French mathematician (1822–1901)

Charles Hermite (/fr/; 24 December 1822 – 14 January 1901) was a French mathematician who studied analysis, number theory, and algebra. One of his most remarkable achievements was the proof of the transcendence of the number e.

==Life==
Hermite was born in Dieuze, Moselle, on 24 December 1822, with a deformity in his right foot that would impair his gait throughout his life. He was the sixth of seven children of Ferdinand Hermite and his wife, Madeleine née Lallemand. Ferdinand worked in the drapery business of Madeleine's family while also pursuing a career as an artist. The drapery business relocated to Nancy in 1828, and so did the family.

Hermite obtained his secondary education at Collège de Nancy and then, in Paris, at Collège Henri IV and at the Lycée Louis-le-Grand. He read some of Joseph-Louis Lagrange's writings on the solution of numerical equations and Carl Friedrich Gauss's publications on number theory.

Hermite wanted to take his higher education at École Polytechnique, a military academy renowned for excellence in mathematics, science, and engineering. Tutored by mathematician Eugène Charles Catalan, Hermite devoted a year to preparing for the notoriously difficult entrance examination. In 1842 he was admitted to the school. However, after one year the school would not allow Hermite to continue his studies there because of his deformed foot. He struggled to regain his admission to the school, but the administration imposed strict conditions. Hermite did not accept this, and he quit the École Polytechnique without graduating.

After spending five years working privately towards his degree, in which he befriended eminent mathematicians Joseph Bertrand, Carl Gustav Jacob Jacobi, and Joseph Liouville, he took and passed the examinations for the baccalauréat, which he was awarded in 1847. He married Bertrand's sister, Louise, in 1848.

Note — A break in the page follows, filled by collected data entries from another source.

Optimization exercise on an open flow, not production practice.
RTL: at most simulated, not proved equivalent.
Power: default activity.

==> flow/config.mk <==
export PLATFORM = sky130hd
export DESIGN_NAME = rational_arith_reduce
export DESIGN_NICKNAME = rational_arith_reduce
export VERILOG_FILES = /design/flow/design.v
export SDC_FILE = /design/flow/constraint.sdc
export NUM_CORES = 4
export LEC_CHECK = 0
export CAP_MARGIN = 20
export CORE_MARGIN = 2
export CORE_UTILIZATION = 55
export SLEW_MARGIN = 20
==> flow/constraint.sdc <==
create_clock -name core_clock -period 15.0 [get_ports {clock}]
set_input_delay 3.0000 -clock core_clock [delete_from_list [all_inputs] [get_ports {clock}]]
set_output_delay 3.0000 -clock core_clock [all_outputs]
set_load 0.01 [all_outputs]
==> flow/design.v <==
package rar_pkg;
   localparam logic [1:0] CMD_ADD = 2'd0;
   localparam logic [1:0] CMD_SUB = 2'd1;
   localparam logic [1:0] CMD_MUL = 2'd2;
   localparam logic [1:0] CMD_DIV = 2'd3;
   localparam int NUM_OUT_WIDTH = 33;
   localparam int DEN_OUT_WIDTH = 32;
   typedef struct packed {
      logic load;
      logic step;
   } div_ctl_type;
endpackage
module rar_cell (
   input  logic                 clock,
   input  rar_pkg::div_ctl_type ctl,
   input  logic                 load_bit,
   input  logic                 r_lo,
   input  logic                 q_lo,
   input  logic                 d_bit,
   input  logic                 borrow_in,
   input  logic                 sub,
   output logic                 r_bit,
   output logic                 q_bit,
   output logic                 borrow_out
);
   logic r_ff;
   logic q_ff;
   logic r_in;
   assign borrow_out = (~r_lo & d_bit) | (~(r_lo ^ d_bit) & borrow_in);
   assign r_in       = sub ? (r_lo ^ d_bit ^ borrow_in) : r_lo;
   always_ff @(posedge clock) begin
      if (ctl.load) begin
         r_ff <= 1'b0;
         q_ff <= load_bit;
      end else if (ctl.step) begin
         r_ff <= r_in;
         q_ff <= q_lo;
      end
   end
   assign r_bit = r_ff;
   assign q_bit = q_ff;
endmodule
module rar_div_row #(
   parameter int WIDTH = 32
) (
   input  logic                 clock,
   input  rar_pkg::div_ctl_type ctl,
   input  logic [WIDTH-1:0]     dividend,
   input  logic [WIDTH-1:0]     divisor,
   output logic [WIDTH-1:0]     quotient
);
   logic [WIDTH-1:0] r;
   logic [WIDTH-1:0] q;
   logic [WIDTH:0]   bw;
   logic             sub;
   assign bw[0] = 1'b0;
   assign sub   = r[WIDTH-1] | ~bw[WIDTH];
   for (genvar i = 0; i < WIDTH; i++) begin : g_cell
      logic r_lo;
      logic q_lo;
      if (i == 0) begin : g_first
         assign r_lo = q[WIDTH-1];
         assign q_lo = sub;
      end else begin : g_rest
         assign r_lo = r[i-1];
         assign q_lo = q[i-1];
      end
      rar_cell u_cell (
         .clock      (clock),
         .ctl        (ctl),
         .load_bit   (dividend[i]),
         .r_lo       (r_lo),
         .q_lo       (q_lo),
         .d_bit      (divisor[i]),
         .borrow_in  (bw[i]),
         .sub        (sub),
         .r_bit      (r[i]),
         .q_bit      (q[i]),
         .borrow_out (bw[i+1])
      );
   end
   assign quotient = q;
endmodule
module rational_arith_reduce #(
   parameter int OPERAND_WIDTH = 16
) (
   input  logic                                  clock,
   input  logic                                  reset,
   input  logic                                  req_tvalid,
   output logic                                  req_tready,
   input  logic [8*((2+4*OPERAND_WIDTH+7)/8)-1:0] req_tdata,
   output logic                                  rsp_tvalid,
   input  logic                                  rsp_tready,
   output logic [71:0]                           rsp_tdata,
   output logic                                  rsp_tuser
);
   localparam int W  = OPERAND_WIDTH;    
   localparam int NW = 2 * W + 1;        
   localparam int UW = 2 * W;            
   localparam int DW = 2 * W - 1;        
   localparam logic [1:0] F_IDLE = 2'd0, F_MUL = 2'd1, F_POST = 2'd2;
   logic [1:0]    fe_st;
   logic [1:0]    cmd_q;
   logic [W-1:0]  xa_q, xb_q;           
   logic [W:0]    q1_q, q2_q;
   logic [W:0]    hn_q;                 
   logic [W-1:0]  hd_q;                 
   logic          sd_q;                 
   logic          err_q;
   logic [2:0]    cnt_q;
   logic          is_add, is_sub, is_mul, is_div;
   assign is_add = (cmd_q == rar_pkg::CMD_ADD);
   assign is_sub = (cmd_q == rar_pkg::CMD_SUB);
   assign is_mul = (cmd_q == rar_pkg::CMD_MUL);
   assign is_div = (cmd_q == rar_pkg::CMD_DIV);
   function automatic logic [2:0] booth(input logic [2:0] b);
      booth[0] = b[1] ^ b[0];
      booth[1] = (b[2] & ~b[1] & ~b[0]) | (~b[2] & b[1] & b[0]);
      booth[2] = b[2];
   endfunction
   function automatic logic [W+1:0] ppsel(input logic [2:0] dg, input logic [W-1:0] x);
      logic [W+1:0] xs;
      xs = {{2{x[W-1]}}, x};
      ppsel = ((dg[0] ? xs : '0) | (dg[1] ? (xs << 1) : '0)) ^ {(W+2){dg[2]}};
   endfunction
   function automatic logic [8:0] digits(input logic [1:0] cmd, input logic sd,
                                         input logic [2:0] b1, input logic [2:0] b2);
      logic [2:0] d1, d2, n1, n2, dd;
      d1 = booth(b1);
      d2 = booth(b2);
      n1 = (cmd == rar_pkg::CMD_MUL) ? d2 : d1;
      n2 = (cmd == rar_pkg::CMD_ADD) ? d2 :
           (cmd == rar_pkg::CMD_SUB) ? {~d2[2], d2[1:0]} : 3'b000;
      dd = (cmd == rar_pkg::CMD_DIV) ? {d2[2] ^ sd, d2[1:0]} : {d1[2] ^ sd, d1[1:0]};
      digits = {n1, n2, dd};
   endfunction
   logic [8:0]    dg_q;
   logic [2:0]    dgn1, dgn2, dgd;
   logic [W+1:0]  ppn1, ppn2, ppd;
   logic [W+2:0]  sumn;
   logic [W+1:0]  sumd;
   logic          in_sd;
   assign {dgn1, dgn2, dgd} = dg_q;
   assign in_sd = req_tdata[2 + 2*W - 1] ^
                  ((req_tdata[1:0] == rar_pkg::CMD_DIV) ? req_tdata[2 + 3*W - 1]
                                                        : req_tdata[2 + 4*W - 1]);
   assign ppn1 = ppsel(dgn1, xa_q);
   assign ppn2 = ppsel(dgn2, xb_q);
   assign ppd  = ppsel(dgd,  xb_q);
   assign sumn = {{2{hn_q[W]}}, hn_q} + {ppn1[W+1], ppn1} + {ppn2[W+1], ppn2}
               + (W+3)'(dgn1[2]) + (W+3)'(dgn2[2]);
   assign sumd = {{2{hd_q[W-1]}}, hd_q} + ppd + (W+2)'(dgd[2]);
   logic [NW-1:0] accn;
   logic [UW-1:0] accd;
   assign accn = {hn_q[W:0], q2_q[W:1]};
   assign accd = {hd_q[W-1:0], q1_q[W:1]};
   logic          special;
   logic          strip;
   logic          fe_rdy;
   logic          hand;
   assign special = err_q | (accn == '0);
   assign strip   = ~special & ~accn[0] & ~accd[0];
   assign fe_rdy  = (fe_st == F_POST) & ~strip;
   logic          rdy_q;
   assign req_tready = rdy_q;
   always_ff @(posedge clock) begin
      if (reset) begin
         fe_st <= F_IDLE;
         rdy_q <= 1'b1;
      end else begin
         if (rdy_q && req_tvalid)
            rdy_q <= 1'b0;
         else if (hand)
            rdy_q <= 1'b1;
         unique case (fe_st)
            F_IDLE:  if (req_tvalid) fe_st <= F_MUL;
            F_MUL:   if (cnt_q == 3'd7) fe_st <= F_POST;
            F_POST:  if (hand) fe_st <= F_IDLE;
            default: fe_st <= F_IDLE;
         endcase
      end
   end
   always_ff @(posedge clock) begin
      unique case (fe_st)
         F_IDLE: begin
            cmd_q <= req_tdata[1:0];
            xa_q  <= req_tdata[2 +: W];
            xb_q  <= req_tdata[2 + W +: W];
            q2_q  <= {req_tdata[2 + 2*W +: W], 1'b0};
            q1_q  <= {req_tdata[2 + 3*W +: W], 1'b0};
            sd_q  <= in_sd;
            dg_q  <= digits(req_tdata[1:0], in_sd, {req_tdata[2 + 3*W +: 2], 1'b0},
                            {req_tdata[2 + 2*W +: 2], 1'b0});
            cnt_q <= '0;
            hn_q  <= '0;
            hd_q  <= '0;
         end
         F_MUL: begin
            if (cnt_q == 3'd0)
               err_q <= (xb_q == '0) || (q1_q == '0) || (is_div && (q2_q == '0));
            dg_q  <= digits(cmd_q, sd_q, q1_q[4:2], q2_q[4:2]);
            q1_q  <= {sumd[1:0], q1_q[W:2]};
            q2_q  <= {sumn[1:0], q2_q[W:2]};
            hd_q  <= sumd[W+1:2];
            hn_q  <= sumn[W+2:2];
            cnt_q <= cnt_q + 1'b1;
         end
         F_POST: begin
            if (strip) begin
               hn_q <= {hn_q[W], hn_q[W:1]};
               q2_q <= {hn_q[0], q2_q[W:1]};
               hd_q <= {1'b0, hd_q[W-1:1]};
               q1_q <= {hd_q[0], q1_q[W:1]};
            end
         end
         default: ;
      endcase
   end
   logic          busy_q, first_q, val_q, lerr_q;
   logic          p_sw_q, p_neg_q, p_sp_q, p_err_q;
   logic [UW-1:0] u_q, v_q;
   logic [NW-1:0] c0n_q, c1n_q;
   logic [DW-1:0] c0d_q, c1d_q;
   logic          step, fin;
   assign step = busy_q & (~val_q | (first_q & ~v_q[0] & ~p_sp_q));
   assign fin  = step & (p_sp_q | done);
   assign hand = fe_rdy & (~busy_q | fin);
   logic          h_sgn, h_sw;
   logic [UW-1:0] h_absn, h_d;
   logic [NW-1:0] h_one;
   assign h_sgn  = accn[NW-1];
   assign h_absn = h_sgn ? UW'(-accn) : accn[UW-1:0];
   assign h_d    = accd;
   assign h_sw   = ~accn[0] | special;
   assign h_one  = {{(NW-1){h_sgn ^ sd_q}}, 1'b1};
   logic [NW-1:0] c0n;
   logic [DW-1:0] c0d;
   assign c0n = first_q ? (p_sw_q ? '0 : {{(NW-1){p_neg_q}}, 1'b1}) : c0n_q;
   assign c0d = first_q ? {{(DW-1){1'b0}}, p_sw_q} : c0d_q;
   logic          vodd, neg, done;
   logic [UW:0]   d1;
   logic [UW-1:0] d2, mag, x;
   logic [1:0]    s;
   logic [UW-1:0] v_next;
   logic [NW-1:0] c1n_sh;
   logic [DW-1:0] c1d_sh;
   logic [UW-1:0] pg_g [0:5];
   logic [UW-1:0] pg_p [0:5];
   logic [UW-1:0] hp, c_lo, c_hi;
   assign hp       = u_q ^ ~v_q;
   assign pg_g[0]  = u_q & ~v_q;
   assign pg_p[0]  = hp;
   for (genvar l = 0; l < 5; l++) begin : g_lvl
      for (genvar i = 0; i < UW; i++) begin : g_bit
         if (((i >> l) & 1) == 1) begin : g_op
            localparam int J = ((i >> (l + 1)) << (l + 1)) + (1 << l) - 1;
            assign pg_g[l+1][i] = pg_g[l][i] | (pg_p[l][i] & pg_g[l][J]);
            assign pg_p[l+1][i] = pg_p[l][i] & pg_p[l][J];
         end else begin : g_pass
            assign pg_g[l+1][i] = pg_g[l][i];
            assign pg_p[l+1][i] = pg_p[l][i];
         end
      end
   end
   assign c_lo = {pg_g[5][UW-2:0], 1'b0};
   assign c_hi = {pg_g[5][UW-2:0] | pg_p[5][UW-2:0], 1'b1};
   assign vodd = v_q[0];
   assign d1   = {pg_g[5][UW-1] | pg_p[5][UW-1], hp ^ c_hi};    
   assign d2   = ~(hp ^ c_lo);                                   
   assign neg  = ~d1[UW];
   assign mag  = neg ? d2 : d1[UW-1:0];
   assign x    = vodd ? mag : v_q;
   assign done = vodd & pg_p[5][UW-1];
   logic [3:1]    xl;
   assign xl   = vodd ? d1[3:1] : v_q[3:1];
   assign s    = xl[1] ? 2'd0 : xl[2] ? 2'd1 : xl[3] ? 2'd2 : 2'd3;
   function automatic logic [UW-1:0] rsh(input logic [UW-1:0] a, input logic [1:0] k);
      logic [UW-1:0] b;
      b = {1'b0, a[UW-1:1]};
      rsh = b >> k;
   endfunction
   assign v_next = rsh(x, s);
   logic [NW-1:0] cmn;
   logic [DW-1:0] cmd_;
   assign cmn    = (vodd & ~neg) ? c0n : c1n_q;
   assign cmd_   = (vodd & ~neg) ? c0d : c1d_q;
   assign c1n_sh = {cmn[NW-2:0], 1'b0} << s;
   assign c1d_sh = {cmd_[DW-2:0], 1'b0} << s;
   always_ff @(posedge clock) begin
      if (reset) begin
         busy_q <= 1'b0;
         val_q  <= 1'b0;
      end else begin
         if (hand)
            busy_q <= 1'b1;
         else if (fin)
            busy_q <= 1'b0;
         if (fin)
            val_q <= 1'b1;
         else if (rsp_tready)
            val_q <= 1'b0;
      end
   end
   always_ff @(posedge clock) begin
      if (step) begin
         if (p_sp_q) begin
            lerr_q <= p_err_q;
            c0n_q  <= c0n;
            c0d_q  <= c0d;
         end else begin
            v_q <= v_next;
            c1n_q <= c1n_sh;
            c1d_q <= c1d_sh;
            if (vodd) begin
               first_q <= 1'b0;
               lerr_q  <= 1'b0;
               u_q     <= neg ? u_q : v_q;
               c0n_q <= first_q ? (p_sw_q ? c1n_q : {{(NW-1){p_neg_q}}, 1'b1})
                                : c0n_q + c1n_q;
               c0d_q <= first_q ? (p_sw_q ? {{(DW-1){1'b0}}, 1'b1} : c1d_q)
                                : c0d_q + c1d_q;
            end
         end
      end
      if (hand) begin
         first_q <= 1'b1;
         p_sw_q  <= h_sw;
         p_neg_q <= h_sgn ^ sd_q;
         p_sp_q  <= special;
         p_err_q <= err_q;
         u_q     <= h_sw ? h_d : h_absn;
         v_q     <= h_sw ? h_absn : h_d;
         c1n_q   <= h_sw ? h_one : '0;
         c1d_q   <= {{(DW-1){1'b0}}, ~h_sw};
      end
   end
   assign rsp_tvalid = val_q;
   assign rsp_tdata  = {7'b0, 1'b0, c0d_q, c0n_q};
   assign rsp_tuser  = lerr_q;
endmodule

In 1848, Hermite returned to the École Polytechnique as répétiteur and examinateur d'admission. In July 1848, he was elected to the French Academy of Sciences. In 1856 he contracted smallpox. Through the influence of Augustin-Louis Cauchy and of a nun who nursed him, he resumed the practice of his Catholic faith. From 1862 to 1873 he was lecturer at the École Normale Supérieure. In 1869, he succeeded Jean-Marie Duhamel as professor of mathematics, both at the École Polytechnique, where he remained until 1876, and at the University of Paris, where he remained until his death. Upon his 70th birthday, he was promoted to grand officer in the French Legion of Honour.

He was elected to honorary membership of the Manchester Literary and Philosophical Society in 1892. on the same date as Charles Friedel, also of the Sorbonne.

On his last days Hermite suffered from a bout of asthma, a weak appetite, and poor sleep. He died in Paris on 14 January 1901, aged 78.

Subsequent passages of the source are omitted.